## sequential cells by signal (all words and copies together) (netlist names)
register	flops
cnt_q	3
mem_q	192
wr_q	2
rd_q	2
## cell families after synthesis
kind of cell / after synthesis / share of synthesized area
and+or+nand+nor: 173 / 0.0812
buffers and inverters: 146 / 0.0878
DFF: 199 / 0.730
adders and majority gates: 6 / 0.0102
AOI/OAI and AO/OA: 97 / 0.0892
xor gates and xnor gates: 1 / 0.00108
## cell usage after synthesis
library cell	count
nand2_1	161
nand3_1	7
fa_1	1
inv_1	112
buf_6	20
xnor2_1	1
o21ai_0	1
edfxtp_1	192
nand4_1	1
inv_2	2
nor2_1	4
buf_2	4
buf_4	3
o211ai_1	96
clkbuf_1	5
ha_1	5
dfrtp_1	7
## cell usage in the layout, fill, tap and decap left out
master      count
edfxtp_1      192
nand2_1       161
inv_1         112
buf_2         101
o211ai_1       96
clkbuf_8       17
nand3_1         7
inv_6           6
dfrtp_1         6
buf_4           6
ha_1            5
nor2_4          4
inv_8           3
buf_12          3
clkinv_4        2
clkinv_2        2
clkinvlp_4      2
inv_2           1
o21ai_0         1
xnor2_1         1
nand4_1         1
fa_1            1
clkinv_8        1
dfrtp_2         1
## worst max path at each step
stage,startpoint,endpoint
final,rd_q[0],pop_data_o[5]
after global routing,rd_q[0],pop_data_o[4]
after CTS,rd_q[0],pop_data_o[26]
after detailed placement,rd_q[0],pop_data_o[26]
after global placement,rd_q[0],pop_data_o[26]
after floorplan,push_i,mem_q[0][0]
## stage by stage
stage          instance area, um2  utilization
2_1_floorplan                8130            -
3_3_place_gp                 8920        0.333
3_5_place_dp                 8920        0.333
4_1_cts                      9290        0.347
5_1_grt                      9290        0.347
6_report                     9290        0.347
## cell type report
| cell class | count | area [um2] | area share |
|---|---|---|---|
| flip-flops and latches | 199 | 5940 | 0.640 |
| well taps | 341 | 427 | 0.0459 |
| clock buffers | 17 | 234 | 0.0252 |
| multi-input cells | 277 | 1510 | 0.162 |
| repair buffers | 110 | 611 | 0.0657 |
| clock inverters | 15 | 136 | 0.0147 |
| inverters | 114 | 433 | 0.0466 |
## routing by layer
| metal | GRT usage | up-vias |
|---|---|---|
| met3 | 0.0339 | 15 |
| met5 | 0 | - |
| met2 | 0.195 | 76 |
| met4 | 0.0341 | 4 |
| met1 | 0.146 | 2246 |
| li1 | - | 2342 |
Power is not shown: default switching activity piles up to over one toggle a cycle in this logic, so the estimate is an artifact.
`config.mk`:
```
export PLATFORM = sky130hd
export DESIGN_NAME = nrmc_front
export DESIGN_NICKNAME = d
export VERILOG_FILES = /design/src/nrmc_pkg.sv /design/src/nrmc_front.sv
export SDC_FILE = /design/constraint.sdc
export NUM_CORES = 1
export LEC_CHECK = 0
export BUFFER_PORTS_ARGS = -buffer_cell sky130_fd_sc_hd__buf_2
export CAP_MARGIN = 20
export CORE_MARGIN = 5
export CORE_UTILIZATION = 30
export CTS_BUF_LIST = sky130_fd_sc_hd__clkbuf_8
export CTS_CLUSTER_DIAMETER = 30
export CTS_CLUSTER_SIZE = 8
export DETAILED_ROUTE_END_ITERATION = 12
export PLACE_DENSITY_LB_ADDON = 0.1
export SLEW_MARGIN = 25
export SYNTH_ARGS = -nofsm -noshare
export SYNTH_HDL_FRONTEND = slang
export SYNTH_SLANG_ARGS = --single-unit
```
`constraint.sdc`:
```
create_clock -name clk_i -period 3.65 [get_ports clk_i]
set_input_delay 0.365 -clock clk_i [delete_from_list [all_inputs] [get_ports clk_i]]
set_output_delay 0.365 -clock clk_i [all_outputs]
set_load 0.01 [all_outputs]
```
`src/nrmc_pkg.sv`:
```
// shared types, constants and helpers for the rmc sentence decoder
package nrmc_pkg;

  localparam int unsigned MaxFracDigits = 5;
  localparam int unsigned QueueDepth    = 4;
  localparam int unsigned QueuePtrW     = $clog2(QueueDepth);

  localparam logic [3:0] FieldTime = 4'd1;
  localparam logic [3:0] FieldLat  = 4'd3;
  localparam logic [3:0] FieldNs   = 4'd4;
  localparam logic [3:0] FieldLon  = 4'd5;
  localparam logic [3:0] FieldEw   = 4'd6;
  localparam logic [3:0] FieldDate = 4'd9;
  localparam logic [3:0] FieldLast = 4'd15;

  localparam logic [7:0] ChDollar = 8'h24;
  localparam logic [7:0] ChStar   = 8'h2a;
  localparam logic [7:0] ChComma  = 8'h2c;
  localparam logic [7:0] ChMinus  = 8'h2d;
  localparam logic [7:0] ChPoint  = 8'h2e;
  localparam logic [7:0] ChZero   = 8'h30;
  localparam logic [7:0] ChNine   = 8'h39;
  localparam logic [7:0] ChR      = 8'h52;
  localparam logic [7:0] ChM      = 8'h4d;
  localparam logic [7:0] ChC      = 8'h43;
  localparam logic [7:0] ChSpace  = 8'h20;
  localparam logic [7:0] ChLowZ   = 8'h7a;

  localparam logic [15:0] TalkerReset = 16'd18254;
  localparam logic [11:0] YearBase    = 12'd2000;

  // divisor select: a power of ten by its exponent, or sixty
  typedef enum logic [3:0] {
    DivP0   = 4'd0,
    DivP1   = 4'd1,
    DivP2   = 4'd2,
    DivP3   = 4'd3,
    DivP4   = 4'd4,
    DivP5   = 4'd5,
    DivP6   = 4'd6,
    DivP7   = 4'd7,
    DivBy60 = 4'd8
  } div_sel_e;

  // one field-closing transaction from the front to the back
  typedef struct packed {
    logic [3:0]  idx;
    logic [31:0] value;
    logic [2:0]  dx;
    logic [7:0]  first_byte;
    logic        term;
  } job_t;

  typedef struct packed {
    logic        start;
    logic [31:0] dividend;
    div_sel_e    sel;
  } div_req_t;

  typedef struct packed {
    logic        done;
    logic [31:0] quo;
    logic [31:0] rem;
  } div_rsp_t;

  function automatic logic [31:0] pow10(input logic [2:0] n);
    logic [31:0] r;
    case (n)
      3'd0: r = 32'd1;
      3'd1: r = 32'd10;
      3'd2: r = 32'd100;
      3'd3: r = 32'd1000;
      3'd4: r = 32'd10000;
      3'd5: r = 32'd100000;
      3'd6: r = 32'd1000000;
      default: r = 32'd10000000;
    endcase
    return r;
  endfunction

endpackage

```
`src/nrmc_front.sv`:
```
// byte front: header hunt, comma counting and numeric field accumulation
module nrmc_front (
  input  logic           clk_i,
  input  logic           rst_ni,
  input  logic           cfg_valid_i,
  output logic           cfg_ready_o,
  input  logic [15:0]    talker_id_i,
  input  logic           in_valid_i,
  output logic           in_stall_o,
  input  logic [7:0]     rx_byte_i,
  input  logic           q_full_i,
  output logic           push_o,
  output nrmc_pkg::job_t job_o
);

  logic [15:0] talker_q;
  logic [2:0]  hp_q, hp_d;
  logic        ins_q, ins_d;
  logic [3:0]  fi_q, fi_d;
  logic [31:0] acc_q, acc_d;
  logic [2:0]  fd_q, fd_d;
  logic        sp_q, sp_d, neg_q, neg_d, bad_q, bad_d;
  logic [7:0]  fb_q, fb_d;

  logic        accept;
  logic [7:0]  exp_byte;
  logic [7:0]  b;
  logic [7:0]  fb_now;
  logic        term, bad;
  logic [35:0] nxt;
  logic [31:0] nxt_sat;

  assign cfg_ready_o = 1'b1;
  assign in_stall_o  = q_full_i;
  assign accept      = in_valid_i && !q_full_i;
  assign b           = rx_byte_i;

  always_comb begin
    case (hp_q)
      3'd0:    exp_byte = nrmc_pkg::ChDollar;
      3'd1:    exp_byte = talker_q[15:8];
      3'd2:    exp_byte = talker_q[7:0];
      3'd3:    exp_byte = nrmc_pkg::ChR;
      3'd4:    exp_byte = nrmc_pkg::ChM;
      default: exp_byte = nrmc_pkg::ChC;
    endcase
  end

  assign nxt = {1'b0, acc_q, 3'b000} + {3'b000, acc_q, 1'b0} + {32'd0, b[3:0] - 4'd0};
  assign nxt_sat = (nxt[35:32] != 4'd0) ? 32'hffff_ffff : nxt[31:0];
  assign fb_now  = (fi_q != 4'd0 && fb_q == 8'd0) ? b : fb_q;
  assign term    = (b == nrmc_pkg::ChStar) || (b < nrmc_pkg::ChSpace) || (b > nrmc_pkg::ChLowZ);
  assign bad     = (term && b != nrmc_pkg::ChStar) || bad_q || neg_q;

  always_comb begin
    hp_d   = hp_q;
    ins_d  = ins_q;
    fi_d   = fi_q;
    acc_d  = acc_q;
    fd_d   = fd_q;
    sp_d   = sp_q;
    neg_d  = neg_q;
    bad_d  = bad_q;
    fb_d   = fb_q;
    push_o = 1'b0;
    job_o.idx        = fi_q;
    job_o.value      = bad ? 32'd0 : acc_q;
    job_o.dx         = bad ? 3'd0 : fd_q;
    job_o.first_byte = fb_now;
    job_o.term       = term;
    if (accept) begin
      if (!ins_q) begin
        if (b == exp_byte) begin
          if (hp_q == 3'd5) begin
            hp_d  = 3'd0;
            ins_d = 1'b1;
            fi_d  = 4'd0;
            acc_d = '0;
            fd_d  = '0;
            sp_d  = 1'b0;
            neg_d = 1'b0;
            bad_d = 1'b0;
            fb_d  = '0;
          end else begin
            hp_d = hp_q + 3'd1;
          end
        end else begin
          hp_d = (b == nrmc_pkg::ChDollar) ? 3'd1 : 3'd0;
        end
      end else begin
        fb_d = fb_now;
        if (b == nrmc_pkg::ChComma || term) begin
          // only fields the back decodes, and the terminator, go in the queue
          push_o = term || fi_q == nrmc_pkg::FieldTime || fi_q == nrmc_pkg::FieldLat ||
                   fi_q == nrmc_pkg::FieldNs || fi_q == nrmc_pkg::FieldLon ||
                   fi_q == nrmc_pkg::FieldEw || fi_q == nrmc_pkg::FieldDate;
          if (term) begin
            ins_d = 1'b0;
            hp_d  = 3'd0;
          end else begin
            if (fi_q != nrmc_pkg::FieldLast) fi_d = fi_q + 4'd1;
            acc_d = '0;
            fd_d  = '0;
            sp_d  = 1'b0;
            neg_d = 1'b0;
            bad_d = 1'b0;
            fb_d  = '0;
          end
        end else if (b == nrmc_pkg::ChMinus) begin
          neg_d = 1'b1;
        end else if (b == nrmc_pkg::ChPoint) begin
          if (sp_q) bad_d = 1'b1;
          sp_d = 1'b1;
        end else if (b >= nrmc_pkg::ChZero && b <= nrmc_pkg::ChNine) begin
          if (!sp_q) begin
            acc_d = nxt_sat;
          end else if (fd_q < 3'(nrmc_pkg::MaxFracDigits)) begin
            acc_d = nxt_sat;
            fd_d  = fd_q + 3'd1;
          end
        end else begin
          bad_d = 1'b1;
        end
      end
    end
  end

  always_ff @(posedge clk_i or negedge rst_ni) begin
    if (!rst_ni) begin
      talker_q <= nrmc_pkg::TalkerReset;
      hp_q     <= '0;
      ins_q    <= 1'b0;
      fi_q     <= '0;
      acc_q    <= '0;
      fd_q     <= '0;
      sp_q     <= 1'b0;
      neg_q    <= 1'b0;
      bad_q    <= 1'b0;
      fb_q     <= '0;
    end else begin
      if (cfg_valid_i && cfg_ready_o) talker_q <= talker_id_i;
      hp_q  <= hp_d;
      ins_q <= ins_d;
      fi_q  <= fi_d;
      acc_q <= acc_d;
      fd_q  <= fd_d;
      sp_q  <= sp_d;
      neg_q <= neg_d;
      bad_q <= bad_d;
      fb_q  <= fb_d;
    end
  end

endmodule

```
==> flow_results.org, run 1 <==
** Outcome
- Run status :: complete, no violations

** Global route
- Number of global-route vias before repair :: 6048
- Initial antenna violation count :: 0
- Met3 track demand over resource :: 2.25%
- Entering global routing, the biggest net connects 36 pins.
- met2 is the most crowded layer.
- Met1 Track Usage GR :: 20.0%
- Met2 track utilization from global routing :: 28.2%
- GR Overflow Total :: 0
- Tot GR Track Use :: 16.0%
- First-pass GRT wire length :: 31.4 mm

** Pwr
- Of the total power, the clock network draws 49.1%.
- The share of total power dissipated in combinational logic is 6.5%.
- Sequential cells account for 44.3% of the total power.
- The internal portion of the total power is 1.38 mW.
- Net switching power :: 0.447 mW
- In this run the power density over the cells is 247 nW/um^2.
- Across the VDD grid, the largest voltage drop is 168 uV.
- Switching part of the total :: 24.5%
- Final Power :: 1.82 mW
- In this run the static leakage power is 3.50 nW.

** Min path
- Min-Delay Startpoint :: talker_id_i[5]
- Type of the most critical hold path :: in2reg
- The worst hold path passes through 3 cells.
- Sink of the worst hold path :: talker_q[5]$_DFFE_PN0P_

** Flow run
- The tool flagged a number of max-cap violations equal to 0.

** Floorplanning
- After floorplanning, the core was divided into 53 placement rows.
- Overall die width :: 155 um
- For this design the top-level I/O count stands at 80.
- Die H :: 155 um
- The initial utilization of the core area, before any placement, comes to 30.3%.
- The core region is 20900 um^2.
- Die ar. :: 24100 um^2

** Synthesis
- Counting flops and latches in the post-synthesis netlist gives 70.
- Top cell types by occurrence after synthesis :: 69 x ha_1, 62 x dfrtp_1, 60 x nand2_1, 54 x a21oi_1, 43 x o21ai_0
- Async SR Flop Fraction :: 100%
- Count of warnings emitted by yosys :: 0
- Count of distinct cell types in the synthesized netlist :: 74
- In the post-synthesis netlist, the cell with the most instances is ha_1.
- EDFF count, synth :: 0
- Cell type contributing the most total cell area after synthesis :: dfrtp_1
- In the post-synthesis netlist, the biggest area contributors are dfrtp_1 25%, ha_1 14%, a21oi_1 4.3%.
- The number of nets handed over by synthesis was 838.
- After synthesis, flip-flops and latches occupy 27.8% of the total area.
- Commonest register cell after synthesis :: dfrtp_1
- Cell area after synthesis :: 6330 um^2
- In this run the mean area of a mapped cell was 8.57 um^2.
- Post-synthesis instance total :: 738
- After synthesis, the largest area contributor takes up 24.5% of total cell area.

** Timing
- The worst path in the final design needs a cycle of 3440 ps, including I/O delays and setup.
- For the pin with the worst max-slew slack, the measured transition is 641 ps.
- Setup total negative slack on the finished layout was measured at 0 ps.
- Final clock period utilization by the worst path :: 94.2%
- The worst pin sits at a relative slew slack of 56.8%.
- Number of hold-slack violations in the final timing report :: 0
- The count of final max-slew check failures was 0.
- For the final database, setup skew stands at 12.9 ps.
- Static timing analysis puts the maximum clock frequency at 291 MHz.
- Post-Route Hold Slack :: 202 ps
- Setup violations remaining at the end of the flow were counted as 0.
- Setup repair after global routing left no endpoint under its margin.

** Routing
- After detailed routing, the number of remaining DRC violations is 0.
- For this block, the via count after detailed routing is 5820.
- Initial DRC Count :: 333
- The routed design has 19.0 mm of wire.
- After detailed routing, the average wire length per cell comes to 17.4 um.
- Via-to-Cell Ratio :: 5.32
- Number of routed nets with antenna violations :: 0
- DR pass1 iterations :: 5

** Clocking
- Max clock buf depth :: 2
- Clk pin slew, worst setup/hold paths :: 90 ps
- Insertion delay of the later-clocked pin in the worst-skew pair :: 380 ps
- Library cell used as clock root buffer :: clkbuf_8
- Buffers added to address setup during post-CTS repair amount to 0.
- Num Clock Sinks :: 70
- In this run, CTS created clock tree buffers numbering 9.
- TritonCTS built the clock tree.
- The H-tree was split into 3 levels.

** Cells and area
- Once layout is done, the placed cells without fillers occupy 7380 um^2.
- Growth of design area from synthesis to finish :: 16.6%
- The repair_antennas step left the layout with diodes totalling 0.
- In the final design database the tool counted 915 nets.
- Fill cells in the final layout number 2222.
- In the final layout, the share of cells above drive strength 1 is 20.4%.

** Critical path
- The worst register-to-register path has a depth of 11.
- The worst register-to-register path has a setup slack of 210 ps.
- The worst setup path is captured at a flop.
- R2r endpoint :: acc_q[17]$_DFFE_PN0P_
- Required time at the endpoint of the critical path :: 3920 ps
- CP arrival :: 3710 ps
- Worst R2R Start :: acc_q[5]$_DFFE_PN0P_
- Kind of start point of the critical path :: flop
- Path type of the worst setup path :: reg2reg
- Critical-path maximum fanout :: 13

** Place
- Weighted congestion at the end of routability-driven global placement :: 0.872
- Port Buf Inserts :: 78
- Placed Area :: 7090 um^2
- HPWL Detailed :: 14.6 mm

**PROBLEM DESCRIPTION**
Go through the lines above. Select every one that has the string "stage".

**SOLUTION**
stage,startpoint,endpoint
## stage by stage
stage          instance area, um2  utilization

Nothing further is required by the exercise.